Exactly the lines from the start of the data through the line containing "export CORE_UTILIZATION = 45" should be output, with both ends kept and nothing added.

-- RECORDS FOR THIS TASK follows --

===== config.mk =====
export PLATFORM = sky130hd
export DESIGN_NAME = ifr_out_skid
export DESIGN_NICKNAME = d
export VERILOG_FILES = /design/src/hw/rtl/ifr_pkg.sv /design/src/hw/rtl/ifr_out_skid.sv
export SDC_FILE = /design/constraint.sdc
export NUM_CORES = 1
export LEC_CHECK = 0
export BUFFER_PORTS_ARGS = -buffer_cell sky130_fd_sc_hd__buf_2
export CORE_MARGIN = 5
export CORE_UTILIZATION = 45
export CTS_CLUSTER_SIZE = 25
export DETAILED_ROUTE_END_ITERATION = 12
export PLACE_DENSITY_LB_ADDON = 0.1
export SETUP_SLACK_MARGIN = 0.2
export SYNTH_ARGS = -nofsm -noshare
export SYNTH_HDL_FRONTEND = slang
export SYNTH_SLANG_ARGS = --single-unit

===== constraint.sdc =====
create_clock -name clk -period 2.3 [get_ports clk]
set_input_delay 0.23 -clock clk [delete_from_list [all_inputs] [get_ports clk]]
set_output_delay 0.23 -clock clk [all_outputs]
set_load 0.01 [all_outputs]

===== src/hw/rtl/ifr_pkg.sv =====
`timescale 1ns / 1ps
`default_nettype none
// ----------------------------------------------------------------------------
// ifr_pkg: shared definitions for the info frame receiver
// Byte codes, status codes, length cap and the result record.
// ----------------------------------------------------------------------------
package ifr_pkg;

  localparam int MAX_PAYLOAD = 2047;
  localparam int LEN_W = 11;

  localparam logic [LEN_W-1:0] COUNT_CAP =
    (MAX_PAYLOAD < 2047) ? LEN_W'(MAX_PAYLOAD) : LEN_W'(2047);

  localparam logic [7:0] FLAG_BYTE   = 8'h7E;
  localparam logic [7:0] ESC_BYTE    = 8'h7D;
  localparam logic [7:0] ESC_FLAG    = 8'h5E;
  localparam logic [7:0] ESC_ESC     = 8'h5D;
  localparam logic [7:0] SEQ_BIT     = 8'h80;
  localparam logic [7:0] RR_BASE     = 8'hAA;
  localparam logic [7:0] REJ_BASE    = 8'h54;
  localparam logic [7:0] ADDR_RESET  = 8'h03;

  localparam logic KIND_PAYLOAD = 1'b0;
  localparam logic KIND_VERDICT = 1'b1;

  localparam logic [1:0] ST_GOOD     = 2'd0;
  localparam logic [1:0] ST_DUP      = 2'd1;
  localparam logic [1:0] ST_BAD_DATA = 2'd2;
  localparam logic [1:0] ST_BAD_HDR  = 2'd3;

  typedef struct packed {
    logic             out_kind;
    logic [7:0]       payload_byte;
    logic [1:0]       status;
    logic [7:0]       reply_control;
    logic [LEN_W-1:0] payload_length;
  } ifr_result_t;

endpackage
`default_nettype wire


===== src/hw/rtl/ifr_out_skid.sv =====
`timescale 1ns / 1ps
`default_nettype none
// ----------------------------------------------------------------------------
// ifr_out_skid: result register with skid stage
// Two-entry buffer so input acceptance does not depend on the sink this cycle.
// ----------------------------------------------------------------------------
module ifr_out_skid
  import ifr_pkg::*;
(
  input  wire logic         clk,
  input  wire logic         rst_n,
  input  wire logic         push,
  input  wire ifr_result_t  push_data,
  output logic              push_ready,
  output logic              out_valid,
  output ifr_result_t       out_data,
  input  wire logic         out_ready
);

  logic        main_vld_r;
  logic        skid_vld_r;
  ifr_result_t main_r;
  ifr_result_t skid_r;
  logic        pop;

  assign pop        = main_vld_r && out_ready;
  assign push_ready = !skid_vld_r;
  assign out_valid  = main_vld_r;
  assign out_data   = main_r;

  always_ff @(posedge clk) begin
    if (!rst_n) begin
      main_vld_r <= 1'b0;
      skid_vld_r <= 1'b0;
    end else begin
      if (push) begin
        if (!main_vld_r || (pop && !skid_vld_r)) begin
          main_vld_r <= 1'b1;
        end else if (!pop) begin
          skid_vld_r <= 1'b1;
        end
      end else if (pop) begin
        if (skid_vld_r) skid_vld_r <= 1'b0;
        else            main_vld_r <= 1'b0;
      end
    end
  end

  always_ff @(posedge clk) begin
    if (push) begin
      if (!main_vld_r || (pop && !skid_vld_r)) begin
        main_r <= push_data;
      end else if (pop) begin
        main_r <= skid_r;
        skid_r <= push_data;
      end else begin
        skid_r <= push_data;
      end
    end else if (pop && skid_vld_r) begin
      main_r <= skid_r;
    end
  end

endmodule
`default_nettype wire
<file path="config.mk">
export PLATFORM = sky130hd
export DESIGN_NAME = multi_motor_pwm_ramp_watchdog
export DESIGN_NICKNAME = d
export VERILOG_FILES = /design/src/rtl/core/mmpw_pkg.sv /design/src/rtl/core/mmpw_div.sv /design/src/rtl/core/multi_motor_pwm_ramp_watchdog.sv
export SDC_FILE = /design/constraint.sdc
export NUM_CORES = 1
export LEC_CHECK = 0
export BUFFER_PORTS_ARGS = -buffer_cell sky130_fd_sc_hd__buf_2
export CORE_MARGIN = 2
export CORE_UTILIZATION = 35
export CTS_CLUSTER_DIAMETER = 120
export DETAILED_ROUTE_END_ITERATION = 16
export GPL_TIMING_DRIVEN = 0
export SLEW_MARGIN = 10
export SYNTH_ARGS = -nofsm -noshare
export SYNTH_HDL_FRONTEND = slang
export SYNTH_SLANG_ARGS = --single-unit
</file>
<file path="constraint.sdc">
create_clock -name clk_i -period 12.65 [get_ports clk_i]
set_clock_uncertainty 0.1 [all_clocks]
set_input_delay 3.795 -clock clk_i [delete_from_list [all_inputs] [get_ports clk_i]]
set_output_delay 3.795 -clock clk_i [all_outputs]
set_load 0.05 [all_outputs]
</file>
### src/rtl/ipd_pkg.sv
package ipd_pkg;

    // Field widths
    localparam int OPCODE_W = 2;
    localparam int BYTE_W   = 8;
    localparam int KIND_W   = 3;
    localparam int DLEN_W   = 16;
    localparam int ID_W     = 3;
    localparam int CFG_IDX_W  = 2;
    localparam int CFG_DATA_W = 32;
    localparam int CAP_W      = 16;

    // Request opcodes
    localparam logic [OPCODE_W-1:0] OP_BYTE = 2'd0;
    localparam logic [OPCODE_W-1:0] OP_TICK = 2'd1;
    localparam logic [OPCODE_W-1:0] OP_ARM  = 2'd2;

    // Result kinds
    localparam logic [KIND_W-1:0] RK_BYTE    = 3'd0;
    localparam logic [KIND_W-1:0] RK_BAD_ID  = 3'd1;
    localparam logic [KIND_W-1:0] RK_BAD_LEN = 3'd2;
    localparam logic [KIND_W-1:0] RK_HDR_TO  = 3'd3;
    localparam logic [KIND_W-1:0] RK_PAY_TO  = 3'd4;

    // Configuration register indexes
    localparam logic [CFG_IDX_W-1:0] CFG_HDR_TO = 2'd0;
    localparam logic [CFG_IDX_W-1:0] CFG_PAY_TO = 2'd1;
    localparam logic [CFG_IDX_W-1:0] CFG_CAP    = 2'd2;

    // Configuration reset values
    localparam logic [CFG_DATA_W-1:0] HDR_TO_RST = 32'd1000;
    localparam logic [CFG_DATA_W-1:0] PAY_TO_RST = 32'd3000;
    localparam logic [CAP_W-1:0]      CAP_RST    = 16'd2048;

    // Header pattern "+IPD,"
    localparam logic [2:0] HDR_LEN = 3'd5;
    localparam logic [BYTE_W-1:0] CH_PLUS  = 8'h2B;
    localparam logic [BYTE_W-1:0] CH_COMMA = 8'h2C;
    localparam logic [BYTE_W-1:0] CH_COLON = 8'h3A;
    localparam logic [BYTE_W-1:0] CH_ZERO  = 8'h30;
    localparam logic [BYTE_W-1:0] CH_NINE  = 8'h39;
    localparam logic [ID_W-1:0]   MAX_ID   = 3'd4;

    function automatic logic [BYTE_W-1:0] hdr_char(input logic [2:0] pos);
        logic [BYTE_W-1:0] c;
        case (pos)
            3'd0:    c = CH_PLUS;
            3'd1:    c = 8'h49;
            3'd2:    c = 8'h50;
            3'd3:    c = 8'h44;
            3'd4:    c = CH_COMMA;
            default: c = 8'h00;
        endcase
        return c;
    endfunction

endpackage

### src/rtl/ipd_rx_if.sv
interface ipd_rx_if import ipd_pkg::*; ();
    logic                valid;
    logic                ready;
    logic [OPCODE_W-1:0] opcode;
    logic [BYTE_W-1:0]   rx_byte;

    modport source (output valid, opcode, rx_byte, input ready);
    modport sink   (input valid, opcode, rx_byte, output ready);
endinterface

-- RECORDS FOR THIS TASK concluded --

_SOLUTION_
===== config.mk =====
export PLATFORM = sky130hd
export DESIGN_NAME = ifr_out_skid
export DESIGN_NICKNAME = d
export VERILOG_FILES = /design/src/hw/rtl/ifr_pkg.sv /design/src/hw/rtl/ifr_out_skid.sv
export SDC_FILE = /design/constraint.sdc
export NUM_CORES = 1
export LEC_CHECK = 0
export BUFFER_PORTS_ARGS = -buffer_cell sky130_fd_sc_hd__buf_2
export CORE_MARGIN = 5
export CORE_UTILIZATION = 45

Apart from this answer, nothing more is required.